Technologies involved with the Data Visualization are as follows:
- Semantic Layer – Semantic layer applications enable the development of a logical and physical data model for use by OLAP-based business intelligence and analytics applications. The Semantic Layer supports data governance by enabling management of all data used to create reports and analyses, as well as all data generated for those reports and analyses, thus enabling governance of the output / usage aspects of input data.
- Business Intelligence (BI) Tools – These tools automate the OLAP queries, making it easier for data analysts and business-oriented users to create reports and analyses without having to involve IT / technical resources.
- Visualization tools – Visualizations are typically available within the BI tools and are also available as standalone applications and as libraries, including open source.
Trends / Outlook
Key trends in the Data Visualization are as follows:
- Semantic Layer – The semantic layer is a common, consistent representation of the data used for business intelligence used for reporting and analysis, as well as for analytics. The semantic layer is important, because it creates a common consistent way to define data in multidimensional form to ensure that queries made from and across multiple applications, including multiple business intelligence tools, can be done through one common definition, rather than having to create the data models and definitions within each tool, thus ensuring consistency and efficiency, including cost savings as well as the opportunity to improve query speed / performance.
- Video Infographics – The use of video with graphics is increasing, adding additional context and explanation to the data and the visualizations presented.
- Real-time Visualization – With IOT and other sensor data being available, efforts are underway to present this data in real-time, showing patterns and changes as they occur using visualizations, particularly maps.
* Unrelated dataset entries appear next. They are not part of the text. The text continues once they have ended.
File: src/design/noc_cfg_pkg.sv
/*
  Router configuration: network size limits and the default values
  for the allocator's top-level parameters
*/
`default_nettype none

package noc_cfg_pkg;

  // Largest router supported, fixes the width of port indices
  localparam int MAX_PORTS = 8;

  // Defaults for the switch allocator
  localparam int DEF_PORTS = 4;

  // Cycles that a granted input/output pair keeps the crossbar
  localparam int DEF_SLOT_SIZE = 8;

  // Messages one input FIFO can hold
  localparam int DEF_FIFO_DEPTH = 8;

  // Time of flight from allocator to crossbar, in cycles
  localparam int DEF_TOF = 2;

endpackage

`default_nettype wire
File: src/design/alloc_pkg.sv
/*
  Allocator encodings: binary output port numbers on the request side,
  one bit per port on the grant side and in the switch matrix
*/
`default_nettype none

package alloc_pkg;

  import noc_cfg_pkg::*;

  localparam int PORT_IDX_W = $clog2(MAX_PORTS);

  // Destination output of a request, binary
  typedef logic [PORT_IDX_W-1:0] port_idx_t;

  // One bit per port
  // Grant pulses use it per input, the switch matrix per output row
  // Bits at and above the configured port count stay zero
  typedef logic [MAX_PORTS-1:0] grant_vec_t;

endpackage

`default_nettype wire

File: src/design/switch_alloc.sv
/*
  Switch allocator top, joins the slot allocator to the crossbar
  configuration delay
*/
`default_nettype none

module switch_alloc
  import noc_cfg_pkg::*;
  import alloc_pkg::*;
#(
  parameter int PORTS      = DEF_PORTS,
  parameter int SLOT_SIZE  = DEF_SLOT_SIZE,
  parameter int FIFO_DEPTH = DEF_FIFO_DEPTH,
  parameter int TOF        = DEF_TOF
) (
  input  logic             clk,
  input  logic             rst,
  input  logic [PORTS-1:0] req_valid,
  input  port_idx_t        req_port     [PORTS],
  output grant_vec_t       grant_valid,
  output grant_vec_t       grant_switch [PORTS]
);

  grant_vec_t config_matrix [PORTS];

  if (PORTS < 1 || PORTS > MAX_PORTS) begin : g_bad_ports
    $error("PORTS must lie between 1 and %0d", MAX_PORTS);
  end

  slot_allocator #(
    .PORTS      (PORTS),
    .SLOT_SIZE  (SLOT_SIZE),
    .FIFO_DEPTH (FIFO_DEPTH)
  ) u_alloc (
    .clk           (clk),
    .rst           (rst),
    .req_valid     (req_valid),
    .req_port      (req_port),
    .grant_valid   (grant_valid),
    .config_matrix (config_matrix)
  );

  // Matrix reaches the crossbar TOF cycles after the grant
  config_delay #(
    .DEPTH (TOF),
    .PORTS (PORTS)
  ) u_delay (
    .clk  (clk),
    .rst  (rst),
    .din  (config_matrix),
    .dout (grant_switch)
  );

endmodule

`default_nettype wire

File: src/design/slot_allocator.sv
/*
  Slot allocator: pending-message counters per input/output pair, one
  round-robin arbiter per output, fixed-length slot timers, registered grants
*/
`default_nettype none

module slot_allocator
  import noc_cfg_pkg::*;
  import alloc_pkg::*;
#(
  parameter int PORTS      = DEF_PORTS,
  parameter int SLOT_SIZE  = DEF_SLOT_SIZE,
  parameter int FIFO_DEPTH = DEF_FIFO_DEPTH
) (
  input  logic             clk,
  input  logic             rst,
  input  logic [PORTS-1:0] req_valid,
  input  port_idx_t        req_port [PORTS],
  output grant_vec_t       grant_valid,
  output grant_vec_t       config_matrix [PORTS]
);

  localparam int CNT_W = $clog2(FIFO_DEPTH + 1);
  localparam int TMR_W = $clog2(SLOT_SIZE + 1);

  // Pending messages, indexed [input][output]
  logic [CNT_W-1:0] cnt     [PORTS][PORTS];
  logic [PORTS-1:0] req_hit [PORTS];  // [input] output named by this cycle's pulse
  logic [PORTS-1:0] elig    [PORTS];  // [input] outputs usable right now
  logic [PORTS-1:0] offer   [PORTS];  // [input] the one output it bids for
  logic [PORTS-1:0] arb_req [PORTS];  // [output] bidding inputs
  logic [PORTS-1:0] arb_gnt [PORTS];  // [output] winning input
  logic [PORTS-1:0] gnt_in  [PORTS];  // [input] granted output
  logic [PORTS-1:0] grant_any;

  // Remaining slot cycles per output, zero means expired
  logic [TMR_W-1:0] timer [PORTS];
  logic [PORTS-1:0] out_busy;
  logic [PORTS-1:0] in_busy;

  // Busy drops in the last slot cycle so the next slot starts back to back
  always_comb begin
    for (int o = 0; o < PORTS; o++) begin
      out_busy[o] = timer[o] > TMR_W'(1);
    end
    for (int i = 0; i < PORTS; i++) begin
      in_busy[i] = 1'b0;
      for (int o = 0; o < PORTS; o++) begin
        in_busy[i] = in_busy[i] | (config_matrix[o][i] & out_busy[o]);
      end
    end
  end

  // Each input bids only for its lowest eligible output,
  // so two arbiters never pick the same input in one cycle
  always_comb begin
    for (int i = 0; i < PORTS; i++) begin
      for (int o = 0; o < PORTS; o++) begin
        req_hit[i][o] = req_valid[i] && (req_port[i] == port_idx_t'(o));
        elig[i][o]    = (cnt[i][o] != '0) && !out_busy[o] && !in_busy[i];
      end
      offer[i] = elig[i] & (~elig[i] + PORTS'(1));
    end
    for (int o = 0; o < PORTS; o++) begin
      for (int i = 0; i < PORTS; i++) begin
        arb_req[o][i] = offer[i][o];
      end
    end
  end

  for (genvar o = 0; o < PORTS; o++) begin : g_arb
    rr_arbiter #(
      .N (PORTS)
    ) u_arb (
      .clk (clk),
      .rst (rst),
      .req (arb_req[o]),
      .gnt (arb_gnt[o])
    );
  end

  // Per-input view of the grants
  always_comb begin
    for (int i = 0; i < PORTS; i++) begin
      for (int o = 0; o < PORTS; o++) begin
        gnt_in[i][o] = arb_gnt[o][i];
      end
      grant_any[i] = |gnt_in[i];
    end
  end

  // A pulse and a grant on the same pair cancel out
  always_ff @(posedge clk) begin
    if (rst) begin
      for (int i = 0; i < PORTS; i++) begin
        for (int o = 0; o < PORTS; o++) begin
          cnt[i][o] <= '0;
        end
      end
    end else begin
      for (int i = 0; i < PORTS; i++) begin
        for (int o = 0; o < PORTS; o++) begin
          if (req_hit[i][o] && !gnt_in[i][o]) begin
            if (cnt[i][o] < CNT_W'(FIFO_DEPTH)) begin
              cnt[i][o] <= cnt[i][o] + 1'b1;
            end
          end else if (gnt_in[i][o] && !req_hit[i][o]) begin
            cnt[i][o] <= cnt[i][o] - 1'b1;
          end
        end
      end
    end
  end

  // Slot timers and held switch rows, grant pulses
  always_ff @(posedge clk) begin
    if (rst) begin
      for (int o = 0; o < PORTS; o++) begin
        timer[o]         <= '0;
        config_matrix[o] <= '0;
      end
      grant_valid <= '0;
    end else begin
      for (int o = 0; o < PORTS; o++) begin
        if (arb_gnt[o] != '0) begin
          timer[o]         <= TMR_W'(SLOT_SIZE);
          config_matrix[o] <= grant_vec_t'(arb_gnt[o]);
        end else if (timer[o] != '0) begin
          timer[o] <= timer[o] - 1'b1;
          if (timer[o] == TMR_W'(1)) begin
            config_matrix[o] <= '0;
          end
        end
      end
      grant_valid <= grant_vec_t'(grant_any);
    end
  end

  for (genvar i = 0; i < PORTS; i++) begin : g_chk_in
    a_one_output: assert property (@(posedge clk) disable iff (rst)
      $onehot0(gnt_in[i]))
      else $error("input %0d granted by more than one output", i);

    for (genvar o = 0; o < PORTS; o++) begin : g_chk_pair
      // A pulse into a full counter means a lost message
      a_no_overflow: assert property (@(posedge clk) disable iff (rst)
        !(req_hit[i][o] && !gnt_in[i][o] && (cnt[i][o] == CNT_W'(FIFO_DEPTH))))
        else $error("counter overflow, input %0d output %0d", i, o);
    end
  end

  for (genvar o = 0; o < PORTS; o++) begin : g_chk_row
    a_row_onehot: assert property (@(posedge clk) disable iff (rst)
      $onehot0(config_matrix[o]))
      else $error("switch row %0d connects several inputs", o);
  end

endmodule

`default_nettype wire

File: src/design/config_delay.sv
/*
  Crossbar configuration delay, a pipeline of whole switch matrices
  matching the time of flight to the switch
*/
`default_nettype none

module config_delay
  import noc_cfg_pkg::*;
  import alloc_pkg::*;
#(
  parameter int DEPTH = DEF_TOF,
  parameter int PORTS = DEF_PORTS
) (
  input  logic       clk,
  input  logic       rst,
  input  grant_vec_t din  [PORTS],
  output grant_vec_t dout [PORTS]
);

  if (DEPTH == 0) begin : g_wire
    assign dout = din;
  end else begin : g_pipe
    grant_vec_t stage [DEPTH][PORTS];

    always_ff @(posedge clk) begin
      if (rst) begin
        for (int s = 0; s < DEPTH; s++) begin
          for (int p = 0; p < PORTS; p++) begin
            stage[s][p] <= '0;
          end
        end
      end else begin
        stage[0] <= din;
        for (int s = 1; s < DEPTH; s++) begin
          stage[s] <= stage[s-1];
        end
      end
    end

    assign dout = stage[DEPTH-1];
  end

endmodule

`default_nettype wire

File: src/design/rr_arbiter.sv
/*
  Round-robin arbiter, combinational one-hot grant with a registered
  priority pointer that moves past each winner
*/
`default_nettype none

module rr_arbiter #(
  parameter int N = 2
) (
  input  logic         clk,
  input  logic         rst,
  input  logic [N-1:0] req,
  output logic [N-1:0] gnt
);

  localparam int PTR_W = (N > 1) ? $clog2(N) : 1;

  logic [PTR_W-1:0] ptr;
  logic [PTR_W-1:0] next_ptr;
  logic             found;

  // Scan from the pointer upwards, wrapping at N
  always_comb begin
    int idx;
    gnt      = '0;
    next_ptr = ptr;
    found    = 1'b0;
    for (int k = 0; k < N; k++) begin
      idx = int'(ptr) + k;
      if (idx >= N) begin
        idx = idx - N;
      end
      if (!found && req[idx]) begin
        found    = 1'b1;
        gnt[idx] = 1'b1;
        next_ptr = (idx == N - 1) ? '0 : PTR_W'(idx + 1);
      end
    end
  end

  // Pointer only moves when someone wins
  always_ff @(posedge clk) begin
    if (rst) begin
      ptr <= '0;
    end else if (found) begin
      ptr <= next_ptr;
    end
  end

  a_gnt_legal: assert property (@(posedge clk) disable iff (rst)
    $onehot0(gnt) && ((gnt & ~req) == '0))
    else $error("arbiter grant not one-hot or not requested");

endmodule

`default_nettype wire

File: config.mk
export PLATFORM = sky130hd
export DESIGN_NAME = switch_alloc
export DESIGN_NICKNAME = d
export VERILOG_FILES = /design/src/design/noc_cfg_pkg.sv /design/src/design/alloc_pkg.sv /design/src/design/switch_alloc.sv /design/src/design/slot_allocator.sv /design/src/design/config_delay.sv /design/src/design/rr_arbiter.sv
export SDC_FILE = /design/constraint.sdc
export NUM_CORES = 1
export LEC_CHECK = 0
export BUFFER_PORTS_ARGS = -buffer_cell sky130_fd_sc_hd__buf_2
export CAP_MARGIN = 0
export CORE_MARGIN = 2
export CORE_UTILIZATION = 45
export CTS_CLUSTER_SIZE = 28
export DETAILED_ROUTE_END_ITERATION = 8
export MAX_ROUTING_LAYER = met4
export PLACE_DENSITY = 0.68
export SYNTH_ARGS = -nofsm -noshare
export SYNTH_HDL_FRONTEND = slang
export SYNTH_SLANG_ARGS = --single-unit
File: constraint.sdc
create_clock -name clk -period 5.4 [get_ports clk]
set_input_delay 0.81 -clock clk [delete_from_list [all_inputs] [get_ports clk]]
set_output_delay 0.81 -clock clk [all_outputs]
set_load 0.005 [all_outputs]
==> impl_metrics.csv, run 1 <==
group,metric,value,unit
synth,synthMuxAreaShare,2.47,%
route,drc,0,
placement,dpl.hpwl,18.7,mm
worst_setup_path,endpoint_kind,"register",
hold_path,hold_start,"u_delay.g_pipe.stage[0][24]$_SDFF_PP0_",
synth,ys.flop_type,"edfxtp_1",
route,postRouteAntennaNets,0,
hold_path,holdPathStages,1,
grt,grt_pass1_vias,8043,
worst_setup_path,crit_fanout,8,
floorplan,start_util,45.7,%
placement,port_buffers,37,
route,totalWireLength,24.4,mm
sta,clock_skew,13.5,ps
clock_tree,clockRootBuffer,"clkbuf_16",
floorplan,fp.dieW,153,µm
synth,synth_adder_area_share,11.6,%
worst_setup_path,slowest_stage,"a211oi_1",
finish,area_delta_synth_final,10.6,%
sta,layout_setup_ws,342,ps
floorplan,core_area,0.0218,mm²
run_status,run_status,"complete, no violations",
clock_tree,cts_buffer_depth,2,
sta,setup_tns,0,ps
clock_tree,cts_setup_buffers,0,
finish,fillCellCount,2023,
worst_setup_path,start_kind,"register",
hold_path,hold_class,"reg2reg",
finish,seqCellArea,0.00360,mm²
sta,holdWs,438,ps
synth,synth_xor_area_share,2.90,%
placement,place_ws,358,ps
placement,gp_congestion,0.935,
clock_tree,cts.sinks,140,
grt,grt_use_total,21.8,%
synth,synth_enable_flop_cells,80,
synth,syn_avg_cell_area,9.03,µm²
worst_setup_path,crit_arrival,5340,ps
worst_setup_path,reg2reg_depth,18,
clock_tree,numCtsBuffers,17,
synth,synth_seq_cells,140,
synth,ys_types,87,
route,routed_via_density,5.76,
sta,hold_violations,0,
finish,nets,1251,
clock_tree,clk_pin_slew,70,ps
route,drtIter0Drc,444,
floorplan,die_h,153,µm
worst_setup_path,crit_type,"reg2reg",
floorplan,core.rowCount,54,
clock_tree,clkLatencyLatePin,430,ps
synth,synth_compound_area_share,17.5,%
synth,synth_top_family_by_area,"simple AND/OR/NAND/NOR gates",
sta,slew_viol_final,0,
worst_setup_path,rr_endpoint,"u_alloc.cnt[3][7]$_SDFFCE_PN0P_",
synth,async_reset_ff_share,0,%
grt,gr-total-overflow,0,
sta,fmax,198,MHz
sta,slew_headroom,47.1,%
route,wire_per_inst,16.9,µm
sta,finalCritPeriodShare,93.7,%
synth,syn_inst,1105,
route,drt_first_pass_iters,5,
floorplan,ios,58,
clock_tree,h-tree-depth,4,
finish,diodes,0,
worst_setup_path,ff2ff_setup_slack,340,ps
finish,layout-drive-gt1-share,10.5,%
worst_setup_path,worstReg2RegStart,"u_alloc.timer[3][0]$_SDFFCE_PN0P_",
sta,fin_crit,5060,ps
synth,synthSimpleGateAreaFrac,23.1,%
worst_setup_path,required,5690,ps
grt,grt_antenna_before_repair,0,
synth,yosysSeqAreaShare,36.1,%
run,maxCapViolCount,0,
sta,setup_viol,0,
route,vias,8308,
hold_path,min_to,"u_delay.g_pipe.stage[1][24]$_SDFF_PP0_",
sta,rsz0062_at_grt,"false",
synth,syn-cell-area,0.00998,mm²
worst_setup_path,max_stage_delay,510,ps
clock_tree,cts_tree,"yes",
sta,worst_pin_slew,786,ps
worst_setup_path,crit_chain,"inv_1 -> ha_1 -> nor2_1 -> o21ai_0 -> nand4_1 -> nor3_1 -> a211oi_1 -> or2_0 -> a311oi_1 -> a21oi_1 -> nor2_1 -> o21ai_0 -> inv_1 -> ha_1 -> a21o_1 -> a21o_1 -> or4_1 -> a21oi_1",
grt,grt_pass1_wl,40.6,mm
finish,multiInputGateArea,0.00582,mm²
floorplan,die_area,0.0234,mm²
synth,yosysWarnings,0,
grt,grt_max_degree,58,
per-layer routing:
metal  GRT usage (%)  share of wire, %  wire length, µm
met4            8.60               3.5              861
met1            27.5                44            10800
met2            34.8                47            11400
met5               -                 0                0
met3            4.28               5.5             1350
per-stage QoR:
stage / area [µm²] / utilization (%) / instances
6_report: 11000 / 50.6 / 1442
5_1_grt: 11000 / 50.6 / 1442
4_1_cts: 11000 / 50.6 / 1442
3_5_place_dp: 10400 / 47.9 / 1410
3_3_place_gp: 10400 / 47.9 / 1410
2_1_floorplan: 10000 / - / 1124
cell families (layout without fill, tap and decap cells):
group / after synthesis / in the layout
XOR/XNOR: 33 / 33
AO/OA/AOI/OAI: 246 / 246
buffers and inverters: 137 / 175
adder cells (fa/ha/maj): 84 / 84
multiplexers: 17 / 17
AND/OR/NAND/NOR: 447 / 447
flip-flops: 140 / 140
other: 1 / 20
repair_timing:
item	in CTS	in global routing
hold buffers	0	0
setup endpoints to repair	0	7
resized for setup	0	1
layout by cell type (no fill, tap or decap), types with 27 or more instances in the layout:
cell type / synthesis / layout
a21o_1: 27 / 27
o21ai_0: 40 / 40
inv_1: 82 / 82
nor2_1: 138 / 137
ha_1: 70 / 70
a21oi_1: 47 / 47
edfxtp_1: 80 / 80
nor3_1: 32 / 32
nor2b_1: 41 / 41
dfxtp_1: 60 / 60
nand2_1: 68 / 68
buf_2: 4 / 37
worst max-delay path: cells and delay by family (launching register included):
| family | cells | cell delay [ps] |
|---|---|---|
| compound gates | 8 | 2070 |
| simple gates | 6 | 1750 |
| flops | 1 | 390 |
| fa+ha+maj | 2 | 520 |
| buf+inv | 2 | 200 |
cell usage after synthesis, drive strengths merged, types with 5 or more instances:
library cell | instances | area share [%]
a211oi | 13 | 1.0
a21o | 27 | 2.0
a21oi | 48 | 2.4
a221oi | 7 | 0.74
a22o | 5 | 0.44
a2bb2oi | 5 | 0.50
a31oi | 12 | 0.82
and2 | 18 | 1.1
and3 | 9 | 0.56
and4 | 15 | 1.3
buf | 30 | 2.3
clkbuf | 22 | 0.83
dfxtp | 60 | 12
edfxtp | 80 | 24
fa | 14 | 2.8
ha | 70 | 8.8
inv | 82 | 3.1
mux2i | 10 | 1.0
mux4 | 6 | 1.4
nand2 | 68 | 2.6
nand2b | 8 | 0.50
nand3 | 23 | 1.2
nand4 | 13 | 0.82
nor2 | 138 | 5.2
nor2b | 41 | 2.6
nor3 | 32 | 1.6
nor3b | 6 | 0.45
nor4 | 21 | 1.4
o21ai | 47 | 2.4
o22ai | 6 | 0.38
o2bb2ai | 10 | 0.88
o31a | 5 | 0.44
o31ai | 5 | 0.38
or2 | 13 | 0.84
or3 | 24 | 1.6
or4 | 8 | 0.60
xnor2 | 18 | 1.6
xor2 | 15 | 1.3
registers in the layout (all words and copies together) (netlist names):
name and flops:
u_alloc.config_matrix 16, u_alloc.g_arb.u_arb.ptr 8, u_delay.g_pipe.stage 32, u_alloc.grant_valid 4, u_alloc.cnt 64, u_alloc.timer 16
how the worst max path moves through the flow:
stage,from,cells past startpoint,slack [ps],to
after floorplan,u_alloc.timer[2][0]$_SDFFCE_PN0P_,19,890,u_alloc.cnt[3][3]$_SDFFCE_PN0P_
after global placement,u_alloc.timer[0][0]$_SDFFCE_PN0P_,18,560,u_alloc.cnt[3][3]$_SDFFCE_PN0P_
after detailed placement,u_alloc.timer[0][0]$_SDFFCE_PN0P_,18,360,u_alloc.cnt[3][7]$_SDFFCE_PN0P_
after CTS,u_alloc.timer[0][0]$_SDFFCE_PN0P_,18,350,u_alloc.cnt[3][3]$_SDFFCE_PN0P_
after global routing,u_alloc.timer[3][0]$_SDFFCE_PN0P_,18,30,u_alloc.cnt[3][7]$_SDFFCE_PN0P_
final,u_alloc.timer[3][0]$_SDFFCE_PN0P_,18,340,u_alloc.cnt[3][7]$_SDFFCE_PN0P_
layout make-up:
cell class	instances	share of cell area [%]
clock buffers	17	3.85
repair buffers	58	3.22
well taps	280	3.17
multi-input cells	847	52.7
inverters	85	2.89
flip-flops and latches	140	32.6
clock inverters	15	1.51
Power of run 1 is not shown: default switching activity piles up to over one toggle a cycle in this logic, so the estimate is an artifact.
==> inputs of run 2 (changes only) <==
CELL_PAD_IN_SITES_DETAIL_PLACEMENT = 0   (was unset)
CELL_PAD_IN_SITES_GLOBAL_PLACEMENT = 1   (was unset)
CORE_MARGIN = 3   (was 2)
PLACE_DENSITY = 0.74   (was 0.68)
==> run 2 against run 1 <==
- die area increased by 2.6%
- register-to-register slack improved by 70 ps
- count of clock-buffer cells in the layout increased by 5
- non-clock buffer count increased by 8
- core utilization increased by 1.2 points
- clock skew increased by 0.79 ps
- critical path depth decreased by 2
- first-iteration DRC count increased by 7.9%
- wire length increased by 3.2%
==> impl_metrics.csv, run 2 (same netlist as run 1, synthesis figures left out) <==
group,metric,value,unit
clock_tree,cts_buffer_depth,2,
finish,nets,1259,
finish,largest_reg_flops,64,
placement,placed_area,0.0105,mm²
finish,final_cell_mix,"nor2_1 (137), inv_1 (82), edfxtp_1 (80)",
hold_path,hold_start,"u_delay.g_pipe.stage[0][10]$_SDFF_PP0_",
pwr,max-vdd-ir-drop,340,µV
clock_tree,cts_tree,"yes",
sta,setup_viol,0,
worst_setup_path,crit_arrival,5260,ps
sta,fin_crit,4990,ps
pwr,power.density,755,mW/mm²
sta,finalCritPeriodShare,92.4,%
route,totalWireLength,25.2,mm
worst_setup_path,worstReg2RegStart,"u_alloc.cnt[0][5]$_SDFFCE_PP0P_",
hold_path,holdPathStages,1,
clock_tree,holdBufCountCts,0,
worst_setup_path,crit_type,"reg2reg",
route,routed-wl-met2,11.3,mm
clock_tree,clkLatencyLatePin,430,ps
finish,reg_top3,"u_alloc.cnt x64, u_delay.g_pipe.stage x32",
worst_setup_path,crit_fanout,15,
clock_tree,h-tree-depth,4,
worst_setup_path,slowest_stage,"mux4_2",
worst_setup_path,cp_common_cell,"a21o_1",
sta,slew_headroom,47.4,%
sta,worst_pin_slew,790,ps
finish,area_delta_synth_final,11.2,%
sta,rsz0062_at_grt,"false",
route,drt_first_pass_iters,5,
sta,setup_tns,0,ps
clock_tree,clk_pin_slew,60,ps
finish,fillCellCount,2010,
grt,gr-total-overflow,0,
worst_setup_path,reg2reg_depth,16,
clock_tree,clockRootBuffer,"clkbuf_16",
grt,grt_antenna_before_repair,1,
route,wire_per_inst,17.4,µm
finish,regMostFlops,"u_alloc.cnt",
pwr,power.total,8.38,mW
worst_setup_path,endpoint_kind,"register",
floorplan,die_area,0.0240,mm²
floorplan,start_util,46.6,%
worst_setup_path,rr_endpoint,"u_alloc.cnt[3][3]$_SDFFCE_PN0P_",
grt,grt_pass1_vias,7654,
sta,holdWs,436,ps
placement,dpl.hpwl,19.4,mm
floorplan,fp.dieW,155,µm
clock_tree,numCtsBuffers,17,
route,top_layer,"met4",
hold_path,min_to,"u_delay.g_pipe.stage[1][10]$_SDFF_PP0_",
floorplan,ios,58,
route,postRouteAntennaNets,0,
worst_setup_path,start_kind,"register",
placement,gp_congestion,0.925,
worst_setup_path,critPathTopFamily,"simple AND/OR/NAND/NOR gates",
finish,diodes,0,
placement,port_buffers,37,
route,wl_met3,1.15,mm
sta,hold_violations,0,
hold_path,hold_class,"reg2reg",
clock_tree,cts.sinks,140,
clock_tree,cts_resized,0,
sta,fmax,200,MHz
route,wl_met1,12.1,mm
grt,grt_max_degree,46,
floorplan,die_h,155,µm
worst_setup_path,worst-path-buf-inv,1,
route,routed_via_density,5.72,
finish,final_area,0.0111,mm²
worst_setup_path,max_stage_delay,620,ps
finish,layout-drive-gt1-share,11.0,%
pwr,leakage,4.74,nW
worst_setup_path,crit_chain,"nor4_1 -> nor3_1 -> or4_1 -> or3_4 -> mux4_2 -> a21boi_0 -> a21oi_1 -> a31oi_2 -> or3_1 -> inv_1 -> ha_1 -> a21o_1 -> a21o_1 -> or3_1 -> a21o_1 -> a21oi_1",
worst_setup_path,ff2ff_setup_slack,410,ps
route,drtIter0Drc,479,
floorplan,core.rowCount,53,
run_status,run_status,"complete, no violations",
grt,grt_pass1_wl,40.3,mm
route,drc,0,
route,vias,8259,
sta,clock_skew,14.3,ps
floorplan,core_area,0.0214,mm²
sta,slew_viol_final,0,
finish,final_common_cell,"nor2_1",
run,maxCapViolCount,0,
grt,grt_use_total,21.6,%
worst_setup_path,required,5670,ps
clock_tree,cts_setup_buffers,0,
==> run 2: cell count changes in the layout (fill, tap and decap cells not counted), sizes merged <==
cell    delta
inv        -5
clkinv     -1
clkbuf     +5
bufinv     +1
buf        +8
==> run 2: per-layer routing <==
metal	global-route usage, %	vias to the layer above
met5	-	-
met4	6.52	0
met3	3.50	36
met2	32.7	218
met1	30.0	3902
li1	-	4103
- Color Gradients – The use of color gradients is increasing both in use as well as innovation to highlight differences among data more effectively.
AtScale and Data Visualization
AtScale’s semantic layer improves data visualization by enabling visualization to be rendered faster via automated query optimization. The Semantic Layer enables development of a unified business-driven data model that defines what data can be used, including supporting specific queries that generate data for visualization. This enables ease of tracking and auditing, and ensures that all aspects of how data are defined, queried and rendered across multiple dimensions, entities, attributes and metrics, including the source data and queries made to develop output for reporting, analysis and analytics are known and tracked.